▶ **Your instructions**:
Using the data below, find how many lines include the word "disable" and report that figure alone.

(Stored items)
=== Begin Enclosure ===

**config.mk**
```make
export PLATFORM = sky130hd
export DESIGN_NAME = gpio_irq_port
export DESIGN_NICKNAME = d
export VERILOG_FILES = /design/src/rtl/gpio_irq_pkg.sv /design/src/rtl/gpio_irq_sync.sv /design/src/rtl/gpio_irq_regs.sv /design/src/rtl/gpio_irq_route.sv /design/src/rtl/gpio_irq_port.sv
export SDC_FILE = /design/constraint.sdc
export NUM_CORES = 1
export LEC_CHECK = 0
export ABC_AREA = 0
export BUFFER_PORTS_ARGS = -buffer_cell sky130_fd_sc_hd__buf_2
export CAP_MARGIN = 20
export CORE_ASPECT_RATIO = 0.8
export CORE_UTILIZATION = 25
export DETAILED_ROUTE_END_ITERATION = 16
export SYNTH_ARGS = -nofsm -noshare
export SYNTH_HDL_FRONTEND = slang
export SYNTH_SLANG_ARGS = --single-unit
```
**constraint.sdc**
```tcl
create_clock -name clk -period 1.35 [get_ports clk]
set_input_delay 0.135 -clock clk [delete_from_list [all_inputs] [get_ports clk]]
set_output_delay 0.135 -clock clk [all_outputs]
set_load 0.1 [all_outputs]
```
**src/rtl/gpio_irq_pkg.sv**
```systemverilog
package gpio_irq_pkg;
    localparam int unsigned OFF_INPUT = 0;
    localparam int unsigned OFF_INEN  = 1;
    localparam int unsigned OFF_OEN_N = 2;
    localparam int unsigned OFF_OUTV  = 3;
    localparam int unsigned OFF_POL   = 4;
    localparam int unsigned OFF_DRV   = 5;
    localparam int unsigned OFF_FUNC  = 6;
    localparam int unsigned OFF_EN0   = 7;
    localparam int unsigned OFF_CTRL  = 10;
    localparam int unsigned OFF_STAT  = 11;
endpackage

```
**src/rtl/gpio_irq_sync.sv**
```systemverilog
module gpio_irq_sync #(
    parameter int unsigned PINS = 8
) (
    input  logic            clk,
    input  logic            rst_n,
    input  logic [PINS-1:0] pad_i,
    output logic [PINS-1:0] sync_o,
    output logic [PINS-1:0] prev_o
);
    typedef struct packed {
        logic [PINS-1:0] s1;
        logic [PINS-1:0] s2;
        logic [PINS-1:0] prev;
    } sync_t;

    sync_t st_d, st_q;

    always_comb begin
        st_d      = st_q;
        st_d.s1   = pad_i;
        st_d.s2   = st_q.s1;
        st_d.prev = st_q.s2;
    end

    always_ff @(posedge clk or negedge rst_n) begin
        if (!rst_n) st_q <= '0;
        else        st_q <= st_d;
    end

    assign sync_o = st_q.s2;
    assign prev_o = st_q.prev;
endmodule

```
**src/rtl/gpio_irq_regs.sv**
```systemverilog
module gpio_irq_regs
    import gpio_irq_pkg::*;
#(
    parameter int unsigned PINS   = 8,
    parameter int unsigned ROUTES = 3,
    parameter int unsigned ADDR_W = 4
) (
    input  logic                         clk,
    input  logic                         rst_n,
    input  logic                         we_i,
    input  logic [ADDR_W-1:0]            addr_i,
    input  logic [PINS-1:0]              wdata_i,
    output logic [PINS-1:0]              rdata_o,
    input  logic [PINS-1:0]              sync_i,
    input  logic [ROUTES-1:0]            status_i,
    output logic [PINS-1:0]              in_en_o,
    output logic [PINS-1:0]              oen_n_o,
    output logic [PINS-1:0]              outv_o,
    output logic [PINS-1:0]              pol_o,
    output logic [PINS-1:0]              drv_o,
    output logic [PINS-1:0]              func_o,
    output logic [ROUTES-1:0][PINS-1:0]  ren_o,
    output logic [ROUTES-1:0]            level_o,
    output logic [ROUTES-1:0]            mask_o,
    output logic                         core_o,
    output logic [ROUTES-1:0]            clr_o
);
    localparam int unsigned CORE_BIT = 2 * ROUTES;

    typedef struct packed {
        logic [PINS-1:0]             in_en;
        logic [PINS-1:0]             oen_n;
        logic [PINS-1:0]             outv;
        logic [PINS-1:0]             pol;
        logic [PINS-1:0]             drv;
        logic [PINS-1:0]             func;
        logic [ROUTES-1:0][PINS-1:0] ren;
        logic [ROUTES-1:0]           level;
        logic [ROUTES-1:0]           mask;
        logic                        core;
    } bank_t;

    bank_t bank_d, bank_q;

    always_comb begin
        bank_d = bank_q;
        clr_o  = '0;
        if (we_i) begin
            case (addr_i)
                ADDR_W'(OFF_INEN):  bank_d.in_en = wdata_i;
                ADDR_W'(OFF_OEN_N): bank_d.oen_n = wdata_i;
                ADDR_W'(OFF_OUTV):  bank_d.outv  = wdata_i;
                ADDR_W'(OFF_POL):   bank_d.pol   = wdata_i;
                ADDR_W'(OFF_DRV):   bank_d.drv   = wdata_i;
                ADDR_W'(OFF_FUNC):  bank_d.func  = wdata_i;
                ADDR_W'(OFF_CTRL): begin
                    bank_d.level = wdata_i[ROUTES-1:0];
                    bank_d.mask  = wdata_i[2*ROUTES-1:ROUTES];
                    bank_d.core  = wdata_i[CORE_BIT];
                end
                ADDR_W'(OFF_STAT):  clr_o = wdata_i[ROUTES-1:0];
                default: ;
            endcase
            for (int r = 0; r < ROUTES; r++) begin
                if (addr_i == ADDR_W'(OFF_EN0 + r)) bank_d.ren[r] = wdata_i;
            end
        end
    end

    always_ff @(posedge clk or negedge rst_n) begin
        if (!rst_n) begin
            bank_q     <= '0;
            bank_q.drv <= '1;
        end else begin
            bank_q <= bank_d;
        end
    end

    always_comb begin
        rdata_o = '0;
        case (addr_i)
            ADDR_W'(OFF_INPUT): rdata_o = sync_i & bank_q.in_en;
            ADDR_W'(OFF_INEN):  rdata_o = bank_q.in_en;
            ADDR_W'(OFF_OEN_N): rdata_o = bank_q.oen_n;
            ADDR_W'(OFF_OUTV):  rdata_o = bank_q.outv;
            ADDR_W'(OFF_POL):   rdata_o = bank_q.pol;
            ADDR_W'(OFF_DRV):   rdata_o = bank_q.drv;
            ADDR_W'(OFF_FUNC):  rdata_o = bank_q.func;
            ADDR_W'(OFF_CTRL): begin
                rdata_o[ROUTES-1:0]        = bank_q.level;
                rdata_o[2*ROUTES-1:ROUTES] = bank_q.mask;
                rdata_o[CORE_BIT]          = bank_q.core;
            end
            ADDR_W'(OFF_STAT):  rdata_o[ROUTES-1:0] = status_i;
            default: ;
        endcase
        for (int r = 0; r < ROUTES; r++) begin
            if (addr_i == ADDR_W'(OFF_EN0 + r)) rdata_o = bank_q.ren[r];
        end
    end

    assign in_en_o = bank_q.in_en;
    assign oen_n_o = bank_q.oen_n;
    assign outv_o  = bank_q.outv;
    assign pol_o   = bank_q.pol;
    assign drv_o   = bank_q.drv;
    assign func_o  = bank_q.func;
    assign ren_o   = bank_q.ren;
    assign level_o = bank_q.level;
    assign mask_o  = bank_q.mask;
    assign core_o  = bank_q.core;

    assert_outv_write_R2: assert property (@(posedge clk) disable iff (!rst_n)
        (we_i && addr_i == ADDR_W'(OFF_OUTV)) |=> (outv_o == $past(wdata_i)));

    assert_input_gated_R3: assert property (@(posedge clk) disable iff (!rst_n)
        (addr_i == ADDR_W'(OFF_INPUT)) |-> ((rdata_o & ~in_en_o) == '0));
endmodule

```
**src/rtl/gpio_irq_route.sv**
```systemverilog
module gpio_irq_route #(
    parameter int unsigned PINS = 8
) (
    input  logic            clk,
    input  logic            rst_n,
    input  logic [PINS-1:0] en_i,
    input  logic [PINS-1:0] adj_i,
    input  logic [PINS-1:0] adj_prev_i,
    input  logic            level_i,
    input  logic            clr_i,
    input  logic            gate_i,
    output logic            status_o,
    output logic            irq_o
);
    typedef struct packed {
        logic status;
    } route_t;

    route_t rt_d, rt_q;
    logic   hit;
    logic   active;

    assign hit    = |(en_i & adj_i & ~adj_prev_i);
    assign active = |(en_i & adj_i);

    always_comb begin
        rt_d = rt_q;
        if (level_i) rt_d.status = active;
        else         rt_d.status = (rt_q.status & ~clr_i) | hit;
    end

    always_ff @(posedge clk or negedge rst_n) begin
        if (!rst_n) rt_q <= '0;
        else        rt_q <= rt_d;
    end

    assign status_o = rt_q.status;
    assign irq_o    = rt_q.status & gate_i;

    assert_edge_sticky_R6: assert property (@(posedge clk) disable iff (!rst_n)
        (!level_i && status_o && !clr_i) |=> status_o);

    assert_edge_clear_R6: assert property (@(posedge clk) disable iff (!rst_n)
        (!level_i && clr_i && !(|(en_i & adj_i & ~adj_prev_i))) |=> !status_o);

    assert_level_follow_R7: assert property (@(posedge clk) disable iff (!rst_n)
        level_i |=> (status_o == $past(|(en_i & adj_i))));
endmodule

```
**src/rtl/gpio_irq_port.sv**
```systemverilog
module gpio_irq_port #(
    parameter int unsigned PINS   = 8,
    parameter int unsigned ROUTES = 3,
    parameter int unsigned ADDR_W = 4
) (
    input  logic              clk,
    input  logic              rst_n,
    input  logic              reg_we,
    input  logic [ADDR_W-1:0] reg_addr,
    input  logic [PINS-1:0]   reg_wdata,
    output logic [PINS-1:0]   reg_rdata,
    input  logic [PINS-1:0]   pad_in,
    output logic [PINS-1:0]   pad_out,
    output logic [PINS-1:0]   pad_oe_n,
    output logic [PINS-1:0]   pad_drv,
    output logic [PINS-1:0]   pad_func,
    output logic [ROUTES-1:0] irq
);
    logic [PINS-1:0]             sync_v, prev_v, adj, adj_prev;
    logic [PINS-1:0]             in_en, pol;
    logic [ROUTES-1:0][PINS-1:0] ren;
    logic [ROUTES-1:0]           level, mask, clr, status, gate;
    logic                        core;

    gpio_irq_sync #(.PINS(PINS)) u_sync (
        .clk    (clk),
        .rst_n  (rst_n),
        .pad_i  (pad_in),
        .sync_o (sync_v),
        .prev_o (prev_v)
    );

    gpio_irq_regs #(.PINS(PINS), .ROUTES(ROUTES), .ADDR_W(ADDR_W)) u_regs (
        .clk      (clk),
        .rst_n    (rst_n),
        .we_i     (reg_we),
        .addr_i   (reg_addr),
        .wdata_i  (reg_wdata),
        .rdata_o  (reg_rdata),
        .sync_i   (sync_v),
        .status_i (status),
        .in_en_o  (in_en),
        .oen_n_o  (pad_oe_n),
        .outv_o   (pad_out),
        .pol_o    (pol),
        .drv_o    (pad_drv),
        .func_o   (pad_func),
        .ren_o    (ren),
        .level_o  (level),
        .mask_o   (mask),
        .core_o   (core),
        .clr_o    (clr)
    );

    assign adj      = sync_v ^ pol;
    assign adj_prev = prev_v ^ pol;

    for (genvar r = 0; r < ROUTES; r++) begin : g_route
        if (r == 0) begin : g_core
            assign gate[r] = mask[r] & core;
        end else begin : g_plain
            assign gate[r] = mask[r];
        end

        gpio_irq_route #(.PINS(PINS)) u_route (
            .clk        (clk),
            .rst_n      (rst_n),
            .en_i       (ren[r]),
            .adj_i      (adj),
            .adj_prev_i (adj_prev),
            .level_i    (level[r]),
            .clr_i      (clr[r]),
            .gate_i     (gate[r]),
            .status_o   (status[r]),
            .irq_o      (irq[r])
        );
    end

    assert_core_gate_R9: assert property (@(posedge clk) disable iff (!rst_n)
        irq[0] |-> (core && mask[0]));

    assert_irq_needs_status_R9: assert property (@(posedge clk) disable iff (!rst_n)
        ((irq & ~status) == '0));

    assert_route_isolation_R8: assert property (@(posedge clk) disable iff (!rst_n)
        (!level[1] && ren[1] == '0 && !status[1]) |=> !status[1]);
endmodule

```
# Yosys cells after proc, flatten, opt, wreduce, memory -nomap -nowiden
# Cells that the tools add are included.
# classes
eq_ne	11
mux	11
n_bitwise	23
n_reduce_logical	17
# ops
cell	count
AND 8 bit	7
OR reduction 8 bit	6
case mux 4 bit (8 select lines)	1
case mux 3 bit (9 select lines)	1
two-way mux 8 bit	3
AND reduction 2 bit	10
equality test 4 x 3 -> 1 bit, second input constant	4
equality test 4 bit, second input constant	4
bitwise XOR 8 bit	2
equality test 4 x 2 -> 1 bit, second input constant	2
NOT 8 bit	1
AND 1 bit	7
case mux 1 bit (7 select lines)	1
two-way mux 3 bit	2
equality test 4 x 1 -> 1 bit, second input constant	1
logical NOT 4 bit	1
two-way mux 1 bit	3
NOT 1 bit	3
bitwise OR 1 bit	3
# word_totals
register_bits	106
inputBits	23
output_inout_bits	43
elab_cells	80

# Depth between registers and ports, before layout
# logic_depth
word_depth	7
depth_mapped	7
ltp_nobuf	5

# Cells and area by module
# Synthesis repeated with hierarchy kept, for this count alone.
# hier_totals
hier_cells	438
area_unflattened_um2	5176.2
# by_module_without_submodules
mod	instances	cells_each	area_per_inst_um2	seq_area_each_um2
gpio_irq_regs	1	326	3945.0	1986.9
gpio_irq_sync	1	32	660.6	600.6
gpio_irq_route	3	21	141.4	25.0
gpio_irq_port	1	17	146.4	0.0

# Least setup slack after synthesis
# Ideal clock, no wire load.
# synth_timing
kind	reg-to-output
startpoint	register u_regs.bank_q (netlist bit u_regs.outv_o[7])
endpoint	output reg_rdata[7]
arrival_time_ns	3.028
required_time_ns	1.215
path_slack_ns	-1.813
path_stages_with_launch	6
path_buffers	0
cell_sequence	dfrtp_1 > mux2_2 > a21oi_1 > a311oi_1 > a21oi_1 > a21oi_1
# synth_between
elab_chain_len	4
# synth_lines
item	line_no	text
start, declared	gpio_irq_regs.sv:43	bank_t bank_d, bank_q;
start signal, assigned	gpio_irq_regs.sv:75	bank_q <= bank_d;
case mux 1 bit (7 select lines)	gpio_irq_regs.sv:81	case (addr_i)
two-way mux 8 bit (3 in series)	gpio_irq_regs.sv:98	if (addr_i == ADDR_W'(OFF_EN0 + r)) rdata_o = bank_q.ren[r];
end, declared	gpio_irq_port.sv:11	output logic [PINS-1:0] reg_rdata,
# No other way between the ends.

# Worst setup path in the final report
# layout_timing
startpoint	register u_regs.bank_q (netlist bit u_regs.drv_o[0])
endpoint	output reg_rdata[0]
# layout_between
elab_chain_len	4
# layout_lines
item	line_no
case mux 3 bit (9 select lines)	gpio_irq_regs.sv:81
two-way mux 8 bit (3 in series)	gpio_irq_regs.sv:98
# No other way between the ends.

==> results.toml <==
[placed_design]
dp.cells = 868
gp_congestion = 0.946
post-place-ws_ns = -0.342
numPortBuffers = 65
hpwlAfterDp_mm = 13.2

[cts]
clk_pin_slew_worst_paths_ns = 0.07
insertion_delay_ns = 0.36
htree_levels = 3
cts.sinks = 106
root_buffer = "clkbuf_16"
cts.path.max_buffers = 2
cts_tree = "built"
cts_inserted_buffers = 9

[critical_path]
cp_max_fo = 2
required_ns = 1.22
path_class = "reg -> out"
reg2reg_to = "g_route[0].u_route.status_o"
r2r-start = "u_regs.pol_o[3]"
startpoint_type = "flop"
cp-end-kind = "output pin"
crit_arrival_ns = 1.79
regToRegSetupSlack_ns = -0.27
reg2regPathDepth = 6

[global_routing]
grt_pass1_wl_mm = 27.6
met3_usage = 0.0388
grt-busiest-layer = "met2"
antenna_found_initial = 0
met2_usage = 0.274
use_met1 = 0.240
grt_use_total = 0.174
grt-ovfl-total = 0
grt_pass1_vias = 4776
grt_max_degree = 30

[logic_synthesis]
async_flop_share = 1.00
synthSimpleGateAreaFrac = 0.0955
synthMuxAreaShare = 0.217
syn_area_sq_mm = 0.00517
synthDistinctLibCells = 54
yosysWarnings = 0
synth_nets = 458
yosys.area.top_type = "dfrtp_1"
synth_xor_area_frac = 0.0135
synthAdderAreaFrac = 0
synth_compound_area_frac = 0.131
synthCells = 435
synth_seq_cells = 106
synth_edf_count = 0
synth_top_area_frac = 0.474
netlist_top_cells_area = "dfrtp_1 47%, mux2_2 15%, dfstp_2 4.1%, mux2i_1 3.5%, a21oi_1 2.6%"
ys.flop_type = "dfrtp_1"
synth_top_family_by_area = "multiplexers"
syn_avg_cell_area_sq_um = 11.9
seq_area_frac_synth = 0.515

[floorplan]
die_area_sq_mm = 0.0213
ioPinCount = 66
initial_core_util = 0.258
core_region_area_sq_mm = 0.0200
die_h_um = 131
die_width_um = 163
num_rows = 46

[hold_path]
holdPathStages = 2
hp-class = "in -> reg"
worstHoldStart = "reg_wdata[6]"
whs_endpoint = "u_regs.ren_o[14]"

[outcome]
status = "finished with violations"
violations = "negative setup slack"

[drt]
drt_pass1_iterations = 5
vias = 4454
antenna_left = 0
via_per_inst = 4.92
wl_per_cell_um = 19.4
drc = 0
first_iter_violations = 246
routed_wl_mm = 17.6

[power_and_ir_drop]
p_per_area_mw_per_mm2 = 1640
power_leakage_nw = 3.54
worst_ir_drop_vdd_mv = 0.959

[sta]
finalHoldViolations = 0
skew_ns = 0.00739
maxSlewViolCount = 0
timing.hold.ws_ns = 0.175
rsz0062_at_grt = "true"
finalSetupTns_ns = -4.84
setup_violations = 20
maxSlewHeadroom = 0.665
fin_ws_ns = -0.577
finalCriticalPeriod_ns = 1.93
fin_crit_sh = 1.43
worstMarginPinSlew_ns = 0.503
fmaxAchievable_ghz = 0.519

[finish]
antenna_cells = 0
nets = 660
syn2layout_area_growth_pct = 59.5
layout.cells.non_filler = 906
final_layout_size_suffix_gt1_frac = 0.618
final_core_util = 0.412

[job]
max_cap_violations = 0
[synthesized netlist by cell type, types with 4 or more instances]
cell type,count
clkbuf_1,7
nor3_1,6
a21oi_1,27
nor2_2,4
nor3b_1,4
mux2_2,70
buf_1,5
dfstp_2,8
mux2i_1,18
nor2_1,9
nor2b_1,7
a221oi_1,4
nand3_1,6
nand2_1,22
nand3b_1,8
nand2b_1,8
mux2_4,8
buf_4,4
buf_2,10
xor2_1,8
dfrtp_1,98
a22oi_1,13
o21ai_0,26
a31oi_1,7
[state kept, by name (all words and copies together) (netlist names)]
name,flops
u_regs.ren_o,24
u_regs.drv_o,8
u_regs.func_o,8
u_regs.in_en_o,8
u_regs.oen_n_o,8
u_regs.outv_o,8
u_regs.pol_o,8
u_sync.prev_o,8
u_sync.st_d,8
u_sync.sync_o,8
g_route.u_route.status_o,3
u_regs.level_o,3
u_regs.mask_o,3
u_regs.core_o,1
[cell usage in the layout (no fill, tap or decap), types with 7 or more instances in the layout]
cell type,Yosys,final
a21oi_1,27,15
a21oi_2,0,8
a22oi_2,0,9
buf_12,0,38
buf_2,10,25
buf_4,4,123
buf_6,1,23
clkbuf_16,0,9
dfrtp_1,98,72
dfrtp_2,0,13
dfrtp_4,0,13
dfstp_4,0,7
dlygate4sd3_1,0,9
mux2_2,70,69
mux2_4,8,9
mux2i_1,18,16
nand2_1,22,21
nand3b_1,8,8
nor2_1,9,8
nor2b_1,7,7
o21ai_0,26,10
o21ai_1,0,12
[metrics by stage]
step / area [sq um] / total power, mW
2_1_floorplan: 5420 / 8.03
3_3_place_gp: 7460 / 10.4
3_5_place_dp: 7460 / 10.5
4_1_cts: 8070 / 13.4
5_1_grt: 8250 / 14.1
6_report: 8250 / 13.5
[cell type report]
cell class              count  area, sq um
inverters                   3         18.8
flip-flops and latches    106         2750
multi-input cells         299         2720
fillers                  1862        11800
clock inverters             2         15.0
well taps                 264          330
clock buffers              14          254
repair buffers            218         2160
[worst max-delay path: stages (launching register included)]
cell and delay (ns):
dfstp_4 0.62, a21oi_2 0.05, o2111ai_1 0.18, o21ai_1 0.11
a22oi_2 0.26, buf_12 0.22
[how the worst max path moves through the flow]
stage	startpoint	to	slack, ns	cells after the start
4_1_cts	u_regs.drv_o[0]	reg_rdata[0]	-0.59	5
3_5_place_dp	reg_addr[0]	g_route[0].u_route.status_o	-0.34	8
6_report	u_regs.drv_o[0]	reg_rdata[0]	-0.58	5
5_1_grt	u_regs.drv_o[0]	reg_rdata[0]	-0.61	5
2_1_floorplan	reg_addr[3]	reg_rdata[6]	-0.80	6
3_3_place_gp	reg_addr[0]	reg_rdata[6]	-0.33	8
[where the power goes]
group	internal (mW)	switching, mW	total [mW]
registers	3.94	0.594	4.54
clock network	1.31	1.19	2.50
logic	2.76	3.74	6.51
total	8.01	5.53	13.5
[logic make-up (layout without fill, tap and decap cells)]
family | Yosys count | after routing
AND/OR/NAND/NOR | 88 | 88
XOR/XNOR | 8 | 8
buffers and inverters | 30 | 237
multiplexers | 98 | 98
flip-flops | 106 | 106
AO/OA/AOI/OAI | 105 | 105
[routing by layer]
layer	up-vias	part of all wire
li1	2010	-
met1	2275	0.47
met2	147	0.46
met3	22	0.055
met4	0	0.014
met5	-	0
[repair_timing]
action	CTS	global route
pin swaps	16	32
gates resized for setup	56	38
hold buffers	9	0
endpoints found under the setup margin	28	22
setup buffers	9	13
endpoints found under the hold margin	26	0
Power figures use the tool's default switching activity.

=== End Enclosure ===

▶ **Exercise answer**:
8